Provider will only share Personal Information with these third parties to the extent reasonably necessary to perform their functions. These third parties may have their own privacy and security policies. For more information about this, please contact Provider using the details listed in the “contacting us” section below.

For information on disclosures to overseas recipients, see below.

13. Disclosing information overseas

We disclose Personal Information to overseas contractors in the Philippines for the purposes of administration and data-processing support.

The Provider may store or process some Personal Information overseas. 

By providing Provider with Personal Information, Individuals consent to the transfer of their Personal Information to overseas recipients as contemplated by this privacy policy.

We take reasonable steps to ensure that the Personal Information that we transfer to overseas recipients will not be held, used or disclosed by the recipient of the information inconsistently with the APPs.

14. Contacting us

Individuals contact the Provider using the details below if they want to access, correct or delete Personal Information or lodge a complaint. Privacy Officer – steve@changespsychology.com.au

Provider reserves the right to refuse access or correction where there are reasonable grounds for doing so, for example if providing access would be unlawful or would compromise the privacy of another person.

15. Complaints process

If Individuals have a complaint about privacy, they can contact Provider using the details listed above.Provider will respond to complaints in writing within a reasonable period (usually 10 business days from the day Provider receives an email).

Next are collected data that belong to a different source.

### src/rtl/spi_exec_cluster_if.sv
// SPI bus bundle shared between the core (SPI master) and the execution cluster.
//   nss  : active-low frame select, master to slave
//   sclk : SPI clock, mode 0 (idle low), master to slave
//   mosi : master-to-slave data, MSB first
//   miso : slave-to-master data, MSB first
interface spi_exec_cluster_if;
   logic nss;
   logic sclk;
   logic mosi;
   logic miso;

   // The core drives the frame and samples the returned result
   modport master (output nss, output sclk, output mosi, input miso);

   // The cluster receives the frame and drives back the result
   modport slave  (input nss, input sclk, input mosi, output miso);
endinterface

### src/rtl/spi_exec_cluster.sv
// SPI-slave execution cluster: receives an opcode and two operands over one
// SPI frame, runs them through an ALU (ADD/SUB/AND) or a barrel shifter
// (SHL/SHR/SRA/ROL), and returns the result within the same frame.
// Opcode 011 belongs to the multiplier on the same bus and is left alone.
// Ports:
//   clock : system clock, rising edge
//   reset : asynchronous, active-high
//   spi   : slave modport of spi_exec_cluster_if (nss, sclk, mosi in; miso out)
module spi_exec_cluster #(
   parameter int DATA_W      = 32,
   parameter int SYNC_STAGES = 2
) (
   input  logic                clock,
   input  logic                reset,
   spi_exec_cluster_if.slave   spi
);

   localparam int SHAMT_W    = $clog2(DATA_W);
   localparam int IN_BITS    = 8 + 2 * DATA_W;
   localparam int FRAME_BITS = IN_BITS + DATA_W;
   localparam int CNT_W      = $clog2(FRAME_BITS + 1);

   typedef enum logic [2:0] {
      IDLE,
      SHIFT_IN,
      EXEC,
      SHIFT_OUT,
      DONE
   } stateType;

   stateType              state;
   logic [CNT_W-1:0]      bitCount;
   logic [7:0]            cmdReg;
   logic [DATA_W-1:0]     opA;
   logic [DATA_W-1:0]     opB;
   logic [DATA_W-1:0]     result;
   logic                  misoReg;

   logic [SYNC_STAGES-1:0] nssSync;
   logic [SYNC_STAGES-1:0] sclkSync;
   logic [SYNC_STAGES-1:0] mosiSync;
   logic                   nssPrev;
   logic                   sclkPrev;

   logic                   nssS;
   logic                   sclkS;
   logic                   mosiS;
   logic                   sclkRise;
   logic                   sclkFall;
   logic                   nssFall;

   logic [2:0]             opcode;
   logic [SHAMT_W-1:0]     shamt;
   logic                   ownedOp;
   logic [DATA_W-1:0]      execY;
   logic [2*DATA_W-1:0]    rotWide;

   // Bring the SPI pins into the clock domain. nss resets to its idle (high)
   // level so a frame can only start from a genuine falling edge.
   always_ff @(posedge clock or posedge reset) begin
      if (reset) begin
         nssSync  <= '1;
         sclkSync <= '0;
         mosiSync <= '0;
         nssPrev  <= 1'b1;
         sclkPrev <= 1'b0;
      end else begin
         nssSync  <= {nssSync[SYNC_STAGES-2:0], spi.nss};
         sclkSync <= {sclkSync[SYNC_STAGES-2:0], spi.sclk};
         mosiSync <= {mosiSync[SYNC_STAGES-2:0], spi.mosi};
         nssPrev  <= nssSync[SYNC_STAGES-1];
         sclkPrev <= sclkSync[SYNC_STAGES-1];
      end
   end

   // mosi travels through the same number of flops as sclk, so the sample
   // seen alongside a detected rising edge is the bit the master presented.
   always_comb begin
      nssS     = nssSync[SYNC_STAGES-1];
      sclkS    = sclkSync[SYNC_STAGES-1];
      mosiS    = mosiSync[SYNC_STAGES-1];
      sclkRise = sclkS & ~sclkPrev;
      sclkFall = ~sclkS & sclkPrev;
      nssFall  = ~nssS & nssPrev;
   end

   // ALU and barrel shifter share one result mux. Rotation is done by
   // shifting a doubled copy of A so a zero rotate needs no special case.
   always_comb begin
      opcode  = cmdReg[7:5];
      shamt   = opB[SHAMT_W-1:0];
      ownedOp = (opcode != 3'b011);
      rotWide = {opA, opA} << shamt;
      execY   = '0;
      case (opcode)
         3'b000:  execY = opA + opB;
         3'b001:  execY = opA - opB;
         3'b010:  execY = opA & opB;
         3'b100:  execY = opA << shamt;
         3'b101:  execY = opA >> shamt;
         3'b110:  execY = DATA_W'($signed(opA) >>> shamt);
         3'b111:  execY = rotWide[2*DATA_W-1:DATA_W];
         default: execY = '0;
      endcase
   end

   // Frame sequencer. Command and operands form one long shift chain, so
   // after the last input bit the command byte sits at the top of cmdReg.
   // The result register doubles as the output shifter; miso is updated only
   // on falling sclk edges so it is stable when the master samples on rising.
   // nss going high in any active state abandons the frame.
   always_ff @(posedge clock or posedge reset) begin
      if (reset) begin
         state    <= IDLE;
         bitCount <= '0;
         cmdReg   <= '0;
         opA      <= '0;
         opB      <= '0;
         result   <= '0;
         misoReg  <= 1'b0;
      end else if (state != IDLE && nssS) begin
         state    <= IDLE;
         bitCount <= '0;
         misoReg  <= 1'b0;
      end else begin
         case (state)
            IDLE: begin
               misoReg <= 1'b0;
               if (nssFall) begin
                  state    <= SHIFT_IN;
                  bitCount <= '0;
               end
            end
            SHIFT_IN: begin
               if (sclkRise) begin
                  cmdReg   <= {cmdReg[6:0], opA[DATA_W-1]};
                  opA      <= {opA[DATA_W-2:0], opB[DATA_W-1]};
                  opB      <= {opB[DATA_W-2:0], mosiS};
                  bitCount <= bitCount + 1'b1;
                  if (bitCount == CNT_W'(IN_BITS - 1)) begin
                     state <= EXEC;
                  end
               end
            end
            EXEC: begin
               if (ownedOp) begin
                  result <= execY;
                  state  <= SHIFT_OUT;
               end else begin
                  state  <= DONE;
               end
            end
            SHIFT_OUT: begin
               if (sclkFall) begin
                  misoReg <= result[DATA_W-1];
                  result  <= {result[DATA_W-2:0], 1'b0};
               end
               if (sclkRise) begin
                  bitCount <= bitCount + 1'b1;
                  if (bitCount == CNT_W'(FRAME_BITS - 1)) begin
                     state   <= DONE;
                     misoReg <= 1'b0;
                  end
               end
            end
            DONE: begin
               misoReg <= 1'b0;
            end
            default: begin
               state   <= IDLE;
               misoReg <= 1'b0;
            end
         endcase
      end
   end

   assign spi.miso = misoReg;

endmodule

Provider will try to work with Individuals to resolve complaints entirely within 20 business days, although that period may be longer if it is reasonable to take longer given the nature of the complaint.

If Individuals are unsatisfied with our response, they may refer the complaint to the Office of the Australian Information Commissioner (http://www.oaic.gov.au/).

16. Amendment

Provider may amend the Privacy Policy at its sole discretion. Individuals that continue to use the Services after receiving notice from Provider of such an amendment, agree to be bound by the Privacy Policy as amended.

17. Definitions

Individual, Individuals

means a natural person.

Personal Information

means information about an Individual whose identity is apparent, or can reasonably be ascertained, from that information. This includes information like names, telephone numbers, email addresses and physical addresses.

Policy, Policies

means this document, drafted in accordance with the Privacy Act 1988 (Cth).

Provider

means Changes Psychology Pty Limited and its staff and contractors.

Practitioner

means your treating psychologist, social worker, counsellor or other allied health professional providing therapy or assessment services to you.

Service, Services

means the following services:

  • arranging appointments with practitioners including telephone appointments, and home and school visits;
  • facilitating medicare and private health insurance claims in relation to appointments;
  • facilitating electronic payment for appointments;  and
  • managing the documentation and records associated with appointments.